Thanks for your help!
I don't know about other smart phones, but the only way your file is going to get onto the iPhone is via the web browser, email, or a custom application that you write. There is no general mechanism for uploading files to the iPhone.
It's surprisingly easy to read even fairly small text on the iPhone, and the gesture-based zooming makes it very easy to zoom in and out.
If you're going to provide your documents through ASP.NET you might want to check this out:
http://mdbf.codeplex.com/.
It allows you to detect what kind of smartphone did the request, you can then check out the capabilities (screen-resolution, color-display, screen-pixels height... etc.)
Most mobile browsers render XHTML-MP (XHTML Mobile Profile). You can get away with rendering that.
iPhones (and other WebKit phones like Android) support the viewport meta tags which can make the experience more tailored to that phone screen size. You can learn about these in the iPhone web page creation docs from Apple.

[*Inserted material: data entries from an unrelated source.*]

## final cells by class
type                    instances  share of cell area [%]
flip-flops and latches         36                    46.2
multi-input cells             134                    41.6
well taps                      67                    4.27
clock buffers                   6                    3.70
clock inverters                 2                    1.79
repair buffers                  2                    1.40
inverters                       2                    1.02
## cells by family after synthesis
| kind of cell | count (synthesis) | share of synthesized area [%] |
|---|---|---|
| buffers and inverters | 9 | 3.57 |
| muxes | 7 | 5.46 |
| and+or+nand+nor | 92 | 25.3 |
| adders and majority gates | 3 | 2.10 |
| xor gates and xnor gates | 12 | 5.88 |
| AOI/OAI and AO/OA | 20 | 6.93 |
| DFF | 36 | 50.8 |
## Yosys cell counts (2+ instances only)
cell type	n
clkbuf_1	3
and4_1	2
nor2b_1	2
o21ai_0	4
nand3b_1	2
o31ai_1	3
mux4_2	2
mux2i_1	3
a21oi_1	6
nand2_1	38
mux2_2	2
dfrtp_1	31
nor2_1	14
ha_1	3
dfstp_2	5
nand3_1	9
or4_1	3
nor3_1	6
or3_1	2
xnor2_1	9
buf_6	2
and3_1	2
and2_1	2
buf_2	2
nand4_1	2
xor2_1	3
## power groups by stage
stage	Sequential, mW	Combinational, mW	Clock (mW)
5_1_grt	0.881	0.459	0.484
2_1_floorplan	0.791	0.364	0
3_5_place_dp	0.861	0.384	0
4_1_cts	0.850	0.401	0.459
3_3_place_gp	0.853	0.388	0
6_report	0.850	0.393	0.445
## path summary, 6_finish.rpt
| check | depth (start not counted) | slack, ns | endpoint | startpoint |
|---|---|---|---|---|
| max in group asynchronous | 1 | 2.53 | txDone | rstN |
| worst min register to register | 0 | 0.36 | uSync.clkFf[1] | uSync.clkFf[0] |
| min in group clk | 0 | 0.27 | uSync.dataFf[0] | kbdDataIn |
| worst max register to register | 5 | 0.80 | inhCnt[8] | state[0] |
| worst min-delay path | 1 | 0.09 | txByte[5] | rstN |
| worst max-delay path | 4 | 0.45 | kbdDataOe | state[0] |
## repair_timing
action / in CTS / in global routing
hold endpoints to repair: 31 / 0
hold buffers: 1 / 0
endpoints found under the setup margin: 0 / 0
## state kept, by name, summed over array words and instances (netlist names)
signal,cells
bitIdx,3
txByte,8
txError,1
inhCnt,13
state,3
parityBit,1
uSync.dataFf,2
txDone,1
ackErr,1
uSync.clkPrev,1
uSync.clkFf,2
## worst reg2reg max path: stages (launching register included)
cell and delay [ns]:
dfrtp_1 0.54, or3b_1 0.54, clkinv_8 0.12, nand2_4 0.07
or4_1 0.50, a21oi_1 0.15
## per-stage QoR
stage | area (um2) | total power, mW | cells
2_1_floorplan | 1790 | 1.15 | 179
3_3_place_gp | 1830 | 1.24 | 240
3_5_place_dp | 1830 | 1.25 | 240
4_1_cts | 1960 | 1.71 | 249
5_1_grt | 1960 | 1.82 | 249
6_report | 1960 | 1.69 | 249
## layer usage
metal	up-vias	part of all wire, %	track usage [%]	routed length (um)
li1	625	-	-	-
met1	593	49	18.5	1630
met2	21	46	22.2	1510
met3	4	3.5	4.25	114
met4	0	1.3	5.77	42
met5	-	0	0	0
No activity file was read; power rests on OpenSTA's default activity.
$ cat src/flat_wrapper.sv
// flat-port wrapper written by rule: the top's interface ports become plain ports
module analog_scan_sequencer_flat 
#(
  parameter logic [31:0] BASE_ADDR = 32'h3000_0000,
  parameter int NCH = 4,
  parameter int DW = 12,
  parameter int TMO = 1023,
  localparam int SELW = NCH > 1 ? $clog2(NCH) : 1
)
  (wb_clk_i, wb_rst_n, sel_o, sel_oeb, conv_o, done_i, data_i, irq_o, wb_wbs_stb_i, wb_wbs_cyc_i, wb_wbs_we_i, wb_wbs_sel_i, wb_wbs_adr_i, wb_wbs_dat_i, wb_wbs_ack_o, wb_wbs_dat_o);
  analog_scan_sequencer_if wb_i ();
  input  logic wb_clk_i;
  input  logic wb_rst_n;
  output logic [SELW-1:0] sel_o;
  output logic sel_oeb;
  output logic conv_o;
  input  logic done_i;
  input  logic [DW-1:0] data_i;
  output logic irq_o;
  input wire logic [$bits(wb_i.wbs_stb_i)-1:0] wb_wbs_stb_i;
  input wire logic [$bits(wb_i.wbs_cyc_i)-1:0] wb_wbs_cyc_i;
  input wire logic [$bits(wb_i.wbs_we_i)-1:0] wb_wbs_we_i;
  input wire logic [$bits(wb_i.wbs_sel_i)-1:0] wb_wbs_sel_i;
  input wire logic [$bits(wb_i.wbs_adr_i)-1:0] wb_wbs_adr_i;
  input wire logic [$bits(wb_i.wbs_dat_i)-1:0] wb_wbs_dat_i;
  output wire logic [$bits(wb_i.wbs_ack_o)-1:0] wb_wbs_ack_o;
  output wire logic [$bits(wb_i.wbs_dat_o)-1:0] wb_wbs_dat_o;
  assign wb_i.wbs_stb_i = wb_wbs_stb_i;
  assign wb_i.wbs_cyc_i = wb_wbs_cyc_i;
  assign wb_i.wbs_we_i = wb_wbs_we_i;
  assign wb_i.wbs_sel_i = wb_wbs_sel_i;
  assign wb_i.wbs_adr_i = wb_wbs_adr_i;
  assign wb_i.wbs_dat_i = wb_wbs_dat_i;
  assign wb_wbs_ack_o = wb_i.wbs_ack_o;
  assign wb_wbs_dat_o = wb_i.wbs_dat_o;
  analog_scan_sequencer #(.BASE_ADDR(BASE_ADDR), .NCH(NCH), .DW(DW), .TMO(TMO)) u_core (.wb_clk_i(wb_clk_i), .wb_rst_n(wb_rst_n), .wb(wb_i), .sel_o(sel_o), .sel_oeb(sel_oeb), .conv_o(conv_o), .done_i(done_i), .data_i(data_i), .irq_o(irq_o));
endmodule
`src/rtl/wgt_shift_bank.sv`:
```
// Serial-load weight staging buffer: ROWS x K signed taps, one row per read.
// Optional second (active) bank enabled by defining WGT_DBUF_EN.
module wgt_shift_bank #(
  parameter  int DATA_W = 8,
  parameter  int K      = 3,
  parameter  int ROWS   = 3,
  localparam int N      = ROWS * K,
  localparam int CW     = $clog2(N + 1),
  localparam int RW     = (ROWS > 1) ? $clog2(ROWS) : 1
) (
  input  logic                     clk,
  input  logic                     rst_n,
  input  logic signed [DATA_W-1:0] wgt_in,
  input  logic                     wgt_valid,
  output logic                     wgt_ready,
  input  logic                     wgt_clear,
  input  logic                     wgt_swap,
  output logic [CW-1:0]            fill_cnt,
  output logic                     wgt_full,
  input  logic                     rd_en,
  input  logic [RW-1:0]            rd_row,
  output logic [K*DATA_W-1:0]      rd_data,
  output logic                     rd_valid
);

  localparam int IW = (N > 1) ? $clog2(N) : 1;
  localparam logic [CW-1:0] NFULL = CW'(N);

  logic [DATA_W-1:0]   ld_q [N];
  logic [DATA_W-1:0]   ld_d [N];
  logic [DATA_W-1:0]   act  [N];
  logic [CW-1:0]       fill_q, fill_d;
  logic [K*DATA_W-1:0] rd_data_q, rd_data_d;
  logic                rd_valid_q;
  logic [K*DATA_W-1:0] row_data;
  logic                accept;
  logic                swap_ok;
  logic                is_full_set;

  assign is_full_set = (fill_q == NFULL);
  assign wgt_ready   = !is_full_set && !wgt_clear;
  assign accept      = wgt_valid && wgt_ready;
  assign fill_cnt    = fill_q;

  always_comb begin
    ld_d = ld_q;
    if (accept) begin
      ld_d[0] = wgt_in;
      for (int i = 1; i < N; i++) begin
        ld_d[i] = ld_q[i-1];
      end
    end
  end

  always_ff @(posedge clk) begin
    if (!rst_n) begin
      for (int i = 0; i < N; i++) begin
        ld_q[i] <= '0;
      end
    end else begin
      ld_q <= ld_d;
    end
  end

  // Clear outranks swap; accept cannot coincide with either.
  always_comb begin
    fill_d = fill_q;
    if (wgt_clear) begin
      fill_d = '0;
    end else if (swap_ok) begin
      fill_d = '0;
    end else if (accept) begin
      fill_d = fill_q + CW'(1);
    end
  end

  always_ff @(posedge clk) begin
    if (!rst_n) begin
      fill_q <= '0;
    end else begin
      fill_q <= fill_d;
    end
  end

`ifdef WGT_DBUF_EN
  logic [DATA_W-1:0] act_q [N];
  logic              full_q;

  assign swap_ok  = wgt_swap && is_full_set && !wgt_clear;
  assign act      = act_q;
  assign wgt_full = full_q;

  always_ff @(posedge clk) begin
    if (!rst_n) begin
      for (int i = 0; i < N; i++) begin
        act_q[i] <= '0;
      end
      full_q <= 1'b0;
    end else if (swap_ok) begin
      act_q  <= ld_q;
      full_q <= 1'b1;
    end
  end
`else
  logic unused_swap;

  assign unused_swap = wgt_swap;
  assign swap_ok     = 1'b0;
  assign act         = ld_q;
  assign wgt_full    = is_full_set;
`endif

  always_comb begin
    row_data = '0;
    if (int'(rd_row) < ROWS) begin
      for (int t = 0; t < K; t++) begin
        row_data[t*DATA_W +: DATA_W] =
          act[IW'(int'(rd_row) * K + t)];
      end
    end
  end

  always_comb begin
    rd_data_d = rd_data_q;
    if (rd_en) begin
      rd_data_d = row_data;
    end
  end

  always_ff @(posedge clk) begin
    if (!rst_n) begin
      rd_data_q  <= '0;
      rd_valid_q <= 1'b0;
    end else begin
      rd_data_q  <= rd_data_d;
      rd_valid_q <= rd_en;
    end
  end

  assign rd_data  = rd_data_q;
  assign rd_valid = rd_valid_q;

endmodule

```
--- src/rtl/bus_arbiter_if.sv ---
// Memory request bus shared by the instruction, data and merged ports.
// master drives the request; slave returns read data and completion.
interface bus_arbiter_if;
  logic        valid;
  logic        instr;
  logic [31:0] addr;
  logic [31:0] wdata;
  logic [3:0]  wstrb;
  logic [31:0] rdata;
  logic        ready;

  modport master (
    output valid, instr, addr, wdata, wstrb,
    input  rdata, ready
  );

  modport slave (
    input  valid, instr, addr, wdata, wstrb,
    output rdata, ready
  );
endinterface

--- src/rtl/bus_arbiter.sv ---
// Two-port to one-port memory arbiter, one transaction in flight.
// Ties go round-robin (RR=1) or to the data port (RR=0).
module bus_arbiter #(
  parameter int RR = 1
) (
  input  logic           clk,
  input  logic           rst,
  bus_arbiter_if.slave   imemory,
  bus_arbiter_if.slave   dmemory,
  bus_arbiter_if.master  memory
);

  typedef enum logic [1:0] {
    IDLE  = 2'd0,
    IBUSY = 2'd1,
    DBUSY = 2'd2
  } state_t;

  state_t      state_q, state_d;
  logic        last_d_q;
  logic        gnt_i, gnt_d;
  logic        instr_q;
  logic [31:0] addr_q;
  logic [31:0] wdata_q;
  logic [3:0]  wstrb_q;

  // Pick the winner among the currently requesting ports.
  always_comb begin
    gnt_i = 1'b0;
    gnt_d = 1'b0;
    if (imemory.valid && dmemory.valid) begin
      if (RR != 0 && last_d_q)
        gnt_i = 1'b1;
      else
        gnt_d = 1'b1;
    end else begin
      gnt_i = imemory.valid;
      gnt_d = dmemory.valid;
    end
  end

  // Next state: grant from IDLE, retire on memory completion.
  always_comb begin
    state_d = state_q;
    unique case (state_q)
      IDLE: begin
        if (gnt_i)
          state_d = IBUSY;
        else if (gnt_d)
          state_d = DBUSY;
      end
      IBUSY,
      DBUSY: begin
        if (memory.ready)
          state_d = IDLE;
      end
      default: state_d = IDLE;
    endcase
  end

  // State, last grant and the captured request fields.
  always_ff @(posedge clk or negedge rst) begin
    if (!rst) begin
      state_q  <= IDLE;
      last_d_q <= 1'b1;
      instr_q  <= 1'b0;
      addr_q   <= '0;
      wdata_q  <= '0;
      wstrb_q  <= '0;
    end else begin
      state_q <= state_d;
      if (state_q == IDLE && gnt_i) begin
        last_d_q <= 1'b0;
        instr_q  <= imemory.instr;
        addr_q   <= imemory.addr;
        wdata_q  <= imemory.wdata;
        wstrb_q  <= imemory.wstrb;
      end else if (state_q == IDLE && gnt_d) begin
        last_d_q <= 1'b1;
        instr_q  <= dmemory.instr;
        addr_q   <= dmemory.addr;
        wdata_q  <= dmemory.wdata;
        wstrb_q  <= dmemory.wstrb;
      end
    end
  end

  // Merged request comes straight from registers.
  always_comb begin
    memory.valid = (state_q != IDLE);
    memory.instr = instr_q;
    memory.addr  = addr_q;
    memory.wdata = wdata_q;
    memory.wstrb = wstrb_q;
  end

  // Read data is broadcast; completion routed to the owner only.
  always_comb begin
    imemory.rdata = memory.rdata;
    dmemory.rdata = memory.rdata;
    imemory.ready = memory.ready && (state_q == IBUSY);
    dmemory.ready = memory.ready && (state_q == DBUSY);
  end

endmodule
<file path="config.mk">
export PLATFORM = sky130hd
export DESIGN_NAME = sysbr_uart_tx
export DESIGN_NICKNAME = d
export VERILOG_FILES = /design/src/rtl/sysbr_uart_tx_pkg.sv /design/src/rtl/sysbr_uart_tx_sync_fifo.sv /design/src/rtl/sysbr_uart_tx.sv
export SDC_FILE = /design/constraint.sdc
export NUM_CORES = 1
export LEC_CHECK = 0
export CORE_ASPECT_RATIO = 0.5
export CORE_UTILIZATION = 45
export DETAILED_ROUTE_END_ITERATION = 10
export HOLD_SLACK_MARGIN = 0.12
export PLACE_DENSITY = 0.67
export SLEW_MARGIN = 15
export SYNTH_ARGS = -nofsm -noshare
export SYNTH_HDL_FRONTEND = slang
export SYNTH_SLANG_ARGS = --single-unit
</file>
<file path="constraint.sdc">
create_clock -name clk -period 4.85 [get_ports clk]
set_clock_uncertainty 0.05 [all_clocks]
set_input_delay 0.97 -clock clk [delete_from_list [all_inputs] [get_ports clk]]
set_output_delay 0.97 -clock clk [all_outputs]
set_load 0.02 [all_outputs]
</file>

If you are really interested in supporting a wide range of handsets, you should look at a "multi-serving" technology like WURFL, which will let you abstract a lot of the complexity away from supporting hundreds of handsets. It's sort of yesterday's technology though, since modern mobile browsers render most web pages just fine.
I'm not sure how current this is, but Yahoo says that one of the restrictions for an iPhone is that it won't cache files larger that 25k uncompressed. This doesn't affect your display necessarily, but it could affect your performance and so you may want to take it into consideration for your design.